William Cullen Bryant (November 3, 1794-June 12, 1878), US poet

Bryant was one of the greatest 19th century American poets, best remembered for his mediation on death, nature, and spirituality, "Thanatopsis".

Born in Cummington, MA of Puritan stock, he was the son of a country doctor and politician and a woman who was a descendant of John Alden of Plymouth Colony. Incidentally, he was born on the same day as me and Adam Ant. In her diary, his mother 'celebrated' his birth:

"M 3. Stormy. Wind N.E. Churned -- unwell. Seven at Night a Son Born."

As a baby, Bryant was sickly. He also had a large head, which his learned father attempted to shrink by dunking his head in ice water each morning. (Perhaps those two things were connected somehow, doctor.) As he grew up, his father forced him to work in the fields and take long constitutionals to build up his strength.
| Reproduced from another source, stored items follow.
===== src/rtl/dbgPkg.sv =====
`default_nettype none

package dbgPkg;

    // ==============================
    // Widths
    // ==============================

    // One byte on the serial link
    typedef logic [7:0] byte_t;

    // Scratch memory word address and word
    typedef logic [7:0] memAddr_t;
    typedef logic [15:0] memData_t;

    // ==============================
    // Message types
    // ==============================

    // Type byte of a message, zero is a filler that the receiver skips
    typedef enum logic [7:0] {
        MsgNop      = 8'h00,
        MsgSetLed   = 8'h01,
        MsgFillMem  = 8'h02,
        MsgReadMem  = 8'h03,
        MsgReadResp = 8'h83
    } msgType_t;

    // Payload bytes kept per message, extra ones are counted and dropped
    localparam int MsgMaxPayloadLen = 5;

    // Output byte queue depth, also the initial byte credit count
    localparam int OutQueueDepth = 8;

endpackage

`default_nettype wire


===== src/rtl/dbgIfc.sv =====
`default_nettype none

// One framed message, valid for one cycle, credit returned on consumption
interface msgIfc #(
    parameter int MsgMaxPayloadLen = dbgPkg::MsgMaxPayloadLen
);
    logic valid;
    dbgPkg::byte_t msgType;
    dbgPkg::byte_t payloadLen;
    dbgPkg::byte_t [MsgMaxPayloadLen-1:0] payload;
    logic credit;

    modport sender (output valid, msgType, payloadLen, payload, input credit);
    modport receiver (input valid, msgType, payloadLen, payload, output credit);
endinterface

// Byte stream into the output queue, one credit per queue slot
interface byteIfc #(
    parameter int OutQueueDepth = dbgPkg::OutQueueDepth
);
    logic valid;
    dbgPkg::byte_t data;
    logic credit;

    modport sender (output valid, data, input credit);
    modport receiver (input valid, data, output credit);
endinterface
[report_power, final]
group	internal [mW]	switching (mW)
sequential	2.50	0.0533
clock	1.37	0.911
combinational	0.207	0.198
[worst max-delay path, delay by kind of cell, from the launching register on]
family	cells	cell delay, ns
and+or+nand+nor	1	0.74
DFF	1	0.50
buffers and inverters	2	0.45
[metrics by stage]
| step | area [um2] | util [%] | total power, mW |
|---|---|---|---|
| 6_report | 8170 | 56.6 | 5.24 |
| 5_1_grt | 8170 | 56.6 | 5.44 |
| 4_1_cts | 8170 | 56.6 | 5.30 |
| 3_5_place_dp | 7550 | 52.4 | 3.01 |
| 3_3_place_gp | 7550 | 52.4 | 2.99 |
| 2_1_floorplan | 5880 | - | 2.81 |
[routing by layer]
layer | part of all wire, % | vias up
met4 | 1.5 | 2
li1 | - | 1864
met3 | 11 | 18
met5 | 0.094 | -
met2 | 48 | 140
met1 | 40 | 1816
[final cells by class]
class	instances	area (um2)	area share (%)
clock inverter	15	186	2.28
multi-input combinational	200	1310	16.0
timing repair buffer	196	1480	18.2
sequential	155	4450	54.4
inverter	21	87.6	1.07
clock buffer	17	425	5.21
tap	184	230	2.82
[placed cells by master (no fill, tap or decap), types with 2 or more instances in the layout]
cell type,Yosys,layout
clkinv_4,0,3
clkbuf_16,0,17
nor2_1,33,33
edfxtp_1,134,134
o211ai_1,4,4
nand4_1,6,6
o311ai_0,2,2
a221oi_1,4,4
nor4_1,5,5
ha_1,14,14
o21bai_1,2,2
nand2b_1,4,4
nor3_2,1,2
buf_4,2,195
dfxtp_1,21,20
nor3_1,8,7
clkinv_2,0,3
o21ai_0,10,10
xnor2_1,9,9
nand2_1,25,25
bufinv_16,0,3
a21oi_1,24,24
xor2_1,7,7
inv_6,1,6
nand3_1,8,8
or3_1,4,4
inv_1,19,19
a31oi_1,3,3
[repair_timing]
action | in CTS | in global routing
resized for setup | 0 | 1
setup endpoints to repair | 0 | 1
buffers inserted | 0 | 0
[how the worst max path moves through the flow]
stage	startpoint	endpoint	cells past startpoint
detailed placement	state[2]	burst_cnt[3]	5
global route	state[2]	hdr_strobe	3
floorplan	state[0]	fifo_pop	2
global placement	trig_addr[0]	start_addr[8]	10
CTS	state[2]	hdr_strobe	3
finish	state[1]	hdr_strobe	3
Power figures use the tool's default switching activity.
`config.mk`:
```
export PLATFORM = sky130hd
export DESIGN_NAME = sample_capture
export DESIGN_NICKNAME = d
export VERILOG_FILES = /design/src/acq_pkg.sv /design/src/sample_capture.sv
export SDC_FILE = /design/constraint.sdc
export NUM_CORES = 1
export LEC_CHECK = 0
export BUFFER_PORTS_ARGS = -buffer_cell sky130_fd_sc_hd__clkbuf_2
export CORE_MARGIN = 2
export CORE_UTILIZATION = 42
export DETAILED_ROUTE_END_ITERATION = 8
export GPL_ROUTABILITY_DRIVEN = 0
export GPL_TIMING_DRIVEN = 1
export PLACE_DENSITY = 0.81
export SLEW_MARGIN = 20
export SYNTH_ARGS = -nofsm -noshare
export SYNTH_HDL_FRONTEND = slang
export SYNTH_SLANG_ARGS = --single-unit
```
`constraint.sdc`:
```
create_clock -name adc_clk -period 2.3 [get_ports adc_clk]
set_input_delay 0.46 -clock adc_clk [delete_from_list [all_inputs] [get_ports adc_clk]]
set_output_delay 0.46 -clock adc_clk [all_outputs]
set_load 0.01 [all_outputs]
```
Apparently it worked, and on those long walks Bryant began his lifelong communion with nature.

His early life was dominated by the stern discipline of his father and his domineering grandfather, Ebenezer Snell. Academically, he prospered, however. He exhausted the large library of his father and was sent, at age 13, into the care of his uncle, a clergyman, to learn Latin and later to a school to learn Greek. At 16, he entered Williams College as a sophomore, but he soon left Williams unimpressed and expecting to start Yale the next fall. His father, though no pauper, was unable to finance his classical education so Bryant abandoned thoughts of writing poetry and became a lawyer instead, a profession he suffered through from 1818 to 1825.
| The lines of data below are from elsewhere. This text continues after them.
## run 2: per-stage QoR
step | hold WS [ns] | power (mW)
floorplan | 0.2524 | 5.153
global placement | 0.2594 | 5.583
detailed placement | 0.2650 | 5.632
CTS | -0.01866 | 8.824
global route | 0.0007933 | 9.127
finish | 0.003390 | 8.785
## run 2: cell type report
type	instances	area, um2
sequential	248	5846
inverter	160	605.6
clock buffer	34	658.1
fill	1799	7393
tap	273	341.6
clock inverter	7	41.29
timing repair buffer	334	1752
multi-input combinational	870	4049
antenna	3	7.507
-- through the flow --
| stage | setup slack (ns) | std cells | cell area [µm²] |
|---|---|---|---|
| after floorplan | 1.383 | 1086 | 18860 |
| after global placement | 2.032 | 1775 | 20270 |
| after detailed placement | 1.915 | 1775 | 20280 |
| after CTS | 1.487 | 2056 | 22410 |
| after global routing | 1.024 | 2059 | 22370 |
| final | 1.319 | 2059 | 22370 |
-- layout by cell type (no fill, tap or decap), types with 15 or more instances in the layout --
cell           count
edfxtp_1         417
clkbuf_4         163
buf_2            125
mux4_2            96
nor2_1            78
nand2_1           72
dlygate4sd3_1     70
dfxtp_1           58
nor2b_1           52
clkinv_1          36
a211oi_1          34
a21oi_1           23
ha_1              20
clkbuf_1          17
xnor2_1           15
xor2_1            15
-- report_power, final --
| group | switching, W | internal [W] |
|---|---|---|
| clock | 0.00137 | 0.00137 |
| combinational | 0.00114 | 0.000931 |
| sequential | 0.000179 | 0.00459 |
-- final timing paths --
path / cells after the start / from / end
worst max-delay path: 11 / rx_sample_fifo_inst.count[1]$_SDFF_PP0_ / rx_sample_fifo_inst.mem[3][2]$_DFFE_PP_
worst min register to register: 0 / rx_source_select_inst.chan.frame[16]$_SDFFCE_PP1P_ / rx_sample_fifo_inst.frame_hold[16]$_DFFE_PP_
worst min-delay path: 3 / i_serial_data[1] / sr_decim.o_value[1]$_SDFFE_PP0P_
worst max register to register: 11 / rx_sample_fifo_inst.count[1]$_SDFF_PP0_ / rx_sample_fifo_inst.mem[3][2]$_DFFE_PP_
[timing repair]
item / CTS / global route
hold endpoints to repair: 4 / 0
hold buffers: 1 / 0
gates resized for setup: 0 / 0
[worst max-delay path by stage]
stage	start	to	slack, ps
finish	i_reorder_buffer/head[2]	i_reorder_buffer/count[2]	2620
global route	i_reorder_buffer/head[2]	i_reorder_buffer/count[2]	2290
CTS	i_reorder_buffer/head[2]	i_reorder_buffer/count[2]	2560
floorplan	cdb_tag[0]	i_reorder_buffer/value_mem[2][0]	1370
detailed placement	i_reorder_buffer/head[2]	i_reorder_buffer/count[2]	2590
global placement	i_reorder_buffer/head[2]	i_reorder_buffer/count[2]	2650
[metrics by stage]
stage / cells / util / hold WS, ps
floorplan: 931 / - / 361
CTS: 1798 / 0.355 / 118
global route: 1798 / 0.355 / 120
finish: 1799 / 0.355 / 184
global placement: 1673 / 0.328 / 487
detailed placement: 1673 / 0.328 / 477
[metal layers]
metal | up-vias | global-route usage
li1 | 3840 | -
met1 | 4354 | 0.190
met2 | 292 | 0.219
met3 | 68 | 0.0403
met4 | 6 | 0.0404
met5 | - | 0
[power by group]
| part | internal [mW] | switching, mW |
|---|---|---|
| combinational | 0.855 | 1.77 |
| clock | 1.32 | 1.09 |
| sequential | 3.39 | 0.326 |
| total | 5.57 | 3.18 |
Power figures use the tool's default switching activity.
Poetry was the thing, though, even from his childhood. At a precocious thirteen, he penned a poem called "The Embargo" (1808). Heavily influenced by his father's politics, of course, it called for the resignation of President Thomas Jefferson, and proud papa got it published in the Hampshire Gazette. His father would also be instrumental in making his son a professional poet. He was acquainted with the publisher of the North American Review, who asked Dr. Bryant for a contribution from his son. Scrounging around papers his son had left behind, the doctor discovered "Thanatopsis" (written years earlier when Bryant was 17) and was moved to tears, despite the poem's embracing of pantheism and Unitarianism and rejection of Puritanism and its dogma. Without Bryant's knowledge, the doctor had it published in the Review in September 1817. Richard Henry Dana initially remarked to the publisher that the poem must be a hoax because "no one on this side of the Atlantic is capable of writing such verses" (especially a boy of 17). "Thanatopsis" was an instant success and made Bryant famous, and thus a uniquely American poetic voice was born. His reputation was cemented with the publication of, in 1821, his first slim volume of poetry.

In 1825, Bryant moved to New York and gleefully abandoned his legal career (though he would return to it very briefly a few years later). He became editor of a series of publications, most notably serving as the editor-in-chief of the New York Evening Post from 1829 to his death, 49 years. He was a champion of liberal causes like the anti-slavery movement and trade unions and became active in politics as a member of the Free Soil movement and later a founder of the Republican party and a strong supporter of Abraham Lincoln.

Bryant, of course, still wrote poetry, eventually publishing a dozen volumes, and was an active translator who tackled both the Iliad and the Odyssey. As an American literary figure, he was of immense importance, as he was the first poet of the first rank to be accepted on both sides of the pond during his lifetime. His was an American voice and he, like many other American artists, strove for an American culture that was native to the soil and not imported from abroad and imitative of Britain and Europe. (see his "To Cole, the Painter, Departing for Europe")

Bryant was active in the civil life of New York City. He was instrumental in the founding of both Central Park and the Metropolitan Museum of Art. At age 84, he delivered a speech in Central Park at the unveiling of the statue of Giuseppe Mazzini there. He tripped leaving the podium and sustained a concussion, which led to his death.